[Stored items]
################

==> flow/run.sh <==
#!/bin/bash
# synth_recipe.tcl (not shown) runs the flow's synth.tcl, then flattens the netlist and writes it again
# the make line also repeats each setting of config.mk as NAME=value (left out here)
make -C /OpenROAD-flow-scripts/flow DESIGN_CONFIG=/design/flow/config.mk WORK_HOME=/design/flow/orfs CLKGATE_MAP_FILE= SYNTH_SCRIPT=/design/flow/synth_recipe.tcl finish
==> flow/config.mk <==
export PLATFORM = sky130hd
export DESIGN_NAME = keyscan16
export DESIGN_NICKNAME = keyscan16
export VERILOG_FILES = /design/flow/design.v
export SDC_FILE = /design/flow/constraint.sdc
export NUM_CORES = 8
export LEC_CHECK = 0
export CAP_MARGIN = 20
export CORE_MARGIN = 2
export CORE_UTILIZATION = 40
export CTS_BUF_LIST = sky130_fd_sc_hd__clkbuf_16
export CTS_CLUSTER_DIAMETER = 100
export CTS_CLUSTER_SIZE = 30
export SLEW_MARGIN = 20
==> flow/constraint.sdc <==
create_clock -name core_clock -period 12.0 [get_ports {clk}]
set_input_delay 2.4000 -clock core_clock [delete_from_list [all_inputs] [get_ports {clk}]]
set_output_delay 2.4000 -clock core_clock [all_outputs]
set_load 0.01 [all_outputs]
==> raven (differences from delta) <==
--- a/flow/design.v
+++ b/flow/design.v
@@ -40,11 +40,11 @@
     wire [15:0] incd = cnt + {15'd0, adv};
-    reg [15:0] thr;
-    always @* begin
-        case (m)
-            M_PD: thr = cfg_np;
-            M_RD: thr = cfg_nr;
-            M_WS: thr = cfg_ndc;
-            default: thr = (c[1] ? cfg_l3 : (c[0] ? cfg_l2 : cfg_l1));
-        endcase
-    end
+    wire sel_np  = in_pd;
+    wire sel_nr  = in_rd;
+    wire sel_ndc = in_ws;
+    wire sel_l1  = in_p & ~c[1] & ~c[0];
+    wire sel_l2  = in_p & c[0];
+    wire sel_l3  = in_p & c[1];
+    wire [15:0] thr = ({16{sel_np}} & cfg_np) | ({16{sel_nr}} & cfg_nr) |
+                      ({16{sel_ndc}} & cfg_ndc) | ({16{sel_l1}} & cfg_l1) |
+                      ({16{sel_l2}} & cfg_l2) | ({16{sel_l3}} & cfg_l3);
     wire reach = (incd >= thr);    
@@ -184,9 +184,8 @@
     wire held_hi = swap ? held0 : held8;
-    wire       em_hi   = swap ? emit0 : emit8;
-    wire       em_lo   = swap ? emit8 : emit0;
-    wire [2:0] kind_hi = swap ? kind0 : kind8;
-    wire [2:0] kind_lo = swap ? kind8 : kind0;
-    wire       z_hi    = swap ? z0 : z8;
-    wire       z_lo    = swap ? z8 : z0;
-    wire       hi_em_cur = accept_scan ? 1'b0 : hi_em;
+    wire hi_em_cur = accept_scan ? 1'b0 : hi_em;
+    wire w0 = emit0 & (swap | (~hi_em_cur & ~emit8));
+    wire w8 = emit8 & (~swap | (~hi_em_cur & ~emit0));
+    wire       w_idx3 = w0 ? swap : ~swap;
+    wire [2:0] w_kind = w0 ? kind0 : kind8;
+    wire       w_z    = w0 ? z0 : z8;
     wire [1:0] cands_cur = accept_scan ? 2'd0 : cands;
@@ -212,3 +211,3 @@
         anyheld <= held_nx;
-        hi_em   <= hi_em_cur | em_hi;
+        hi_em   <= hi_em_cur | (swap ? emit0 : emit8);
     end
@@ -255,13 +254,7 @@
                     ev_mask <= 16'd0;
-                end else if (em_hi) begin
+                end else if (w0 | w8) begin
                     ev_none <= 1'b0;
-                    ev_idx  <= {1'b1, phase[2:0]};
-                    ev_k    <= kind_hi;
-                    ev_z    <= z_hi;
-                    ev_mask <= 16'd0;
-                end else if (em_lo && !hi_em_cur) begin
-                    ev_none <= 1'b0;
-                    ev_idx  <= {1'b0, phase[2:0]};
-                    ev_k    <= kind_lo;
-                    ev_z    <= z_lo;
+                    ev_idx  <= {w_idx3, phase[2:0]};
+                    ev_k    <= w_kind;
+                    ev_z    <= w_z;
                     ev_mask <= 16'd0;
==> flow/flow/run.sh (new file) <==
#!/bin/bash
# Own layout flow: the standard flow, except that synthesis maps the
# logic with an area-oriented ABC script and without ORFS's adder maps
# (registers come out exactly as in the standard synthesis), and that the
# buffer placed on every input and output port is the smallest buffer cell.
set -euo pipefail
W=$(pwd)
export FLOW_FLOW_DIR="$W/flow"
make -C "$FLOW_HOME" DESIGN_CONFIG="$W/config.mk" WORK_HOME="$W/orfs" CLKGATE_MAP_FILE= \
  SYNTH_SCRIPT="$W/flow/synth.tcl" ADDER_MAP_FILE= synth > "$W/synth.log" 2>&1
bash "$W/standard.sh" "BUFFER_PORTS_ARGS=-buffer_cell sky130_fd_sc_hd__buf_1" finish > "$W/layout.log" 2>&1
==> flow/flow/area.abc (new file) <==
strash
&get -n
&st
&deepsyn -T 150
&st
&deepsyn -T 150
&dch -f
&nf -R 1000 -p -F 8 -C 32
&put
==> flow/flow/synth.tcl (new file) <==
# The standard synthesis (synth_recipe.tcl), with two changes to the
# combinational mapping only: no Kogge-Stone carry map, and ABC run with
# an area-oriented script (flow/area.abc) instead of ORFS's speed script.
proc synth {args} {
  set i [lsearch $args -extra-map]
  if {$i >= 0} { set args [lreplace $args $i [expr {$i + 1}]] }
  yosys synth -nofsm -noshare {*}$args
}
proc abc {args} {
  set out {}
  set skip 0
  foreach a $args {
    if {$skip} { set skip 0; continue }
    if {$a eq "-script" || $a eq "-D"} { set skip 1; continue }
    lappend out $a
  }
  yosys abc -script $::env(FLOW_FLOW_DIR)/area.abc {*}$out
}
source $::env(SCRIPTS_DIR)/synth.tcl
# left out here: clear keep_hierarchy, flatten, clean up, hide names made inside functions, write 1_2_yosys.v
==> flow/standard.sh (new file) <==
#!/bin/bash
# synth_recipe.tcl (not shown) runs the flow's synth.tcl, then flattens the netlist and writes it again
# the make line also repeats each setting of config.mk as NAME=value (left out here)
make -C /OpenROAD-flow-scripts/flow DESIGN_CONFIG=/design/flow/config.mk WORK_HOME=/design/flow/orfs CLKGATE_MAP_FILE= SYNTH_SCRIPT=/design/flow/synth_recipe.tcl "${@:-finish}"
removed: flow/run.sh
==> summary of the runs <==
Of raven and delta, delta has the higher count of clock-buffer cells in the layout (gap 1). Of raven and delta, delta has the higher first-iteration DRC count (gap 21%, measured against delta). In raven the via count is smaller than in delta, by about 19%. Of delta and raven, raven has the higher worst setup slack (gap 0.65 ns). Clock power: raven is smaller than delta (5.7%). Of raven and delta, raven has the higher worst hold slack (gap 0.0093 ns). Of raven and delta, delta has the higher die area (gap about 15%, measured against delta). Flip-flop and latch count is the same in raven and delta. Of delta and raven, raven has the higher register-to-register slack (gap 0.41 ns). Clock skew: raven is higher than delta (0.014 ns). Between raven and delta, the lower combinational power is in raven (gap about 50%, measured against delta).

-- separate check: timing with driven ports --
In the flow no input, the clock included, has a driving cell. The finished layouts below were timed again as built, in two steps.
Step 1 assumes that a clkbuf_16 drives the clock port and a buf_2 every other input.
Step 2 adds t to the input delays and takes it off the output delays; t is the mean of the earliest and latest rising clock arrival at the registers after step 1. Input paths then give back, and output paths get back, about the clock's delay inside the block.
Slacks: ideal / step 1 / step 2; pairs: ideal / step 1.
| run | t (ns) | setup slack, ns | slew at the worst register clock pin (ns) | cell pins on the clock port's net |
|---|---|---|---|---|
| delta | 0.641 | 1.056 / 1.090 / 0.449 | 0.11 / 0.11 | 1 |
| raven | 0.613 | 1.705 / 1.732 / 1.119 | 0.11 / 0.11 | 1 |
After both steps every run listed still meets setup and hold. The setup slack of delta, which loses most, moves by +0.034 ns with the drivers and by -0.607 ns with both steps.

################

The required answer is the exact run of lines above starting at the line with "set skip 1;" and ending at the line with "summary of the", with both ends present.

    if {$a eq "-script" || $a eq "-D"} { set skip 1; continue }
    lappend out $a
  }
  yosys abc -script $::env(FLOW_FLOW_DIR)/area.abc {*}$out
}
source $::env(SCRIPTS_DIR)/synth.tcl
# left out here: clear keep_hierarchy, flatten, clean up, hide names made inside functions, write 1_2_yosys.v
==> flow/standard.sh (new file) <==
#!/bin/bash
# synth_recipe.tcl (not shown) runs the flow's synth.tcl, then flattens the netlist and writes it again
# the make line also repeats each setting of config.mk as NAME=value (left out here)
make -C /OpenROAD-flow-scripts/flow DESIGN_CONFIG=/design/flow/config.mk WORK_HOME=/design/flow/orfs CLKGATE_MAP_FILE= SYNTH_SCRIPT=/design/flow/synth_recipe.tcl "${@:-finish}"
removed: flow/run.sh
==> summary of the runs <==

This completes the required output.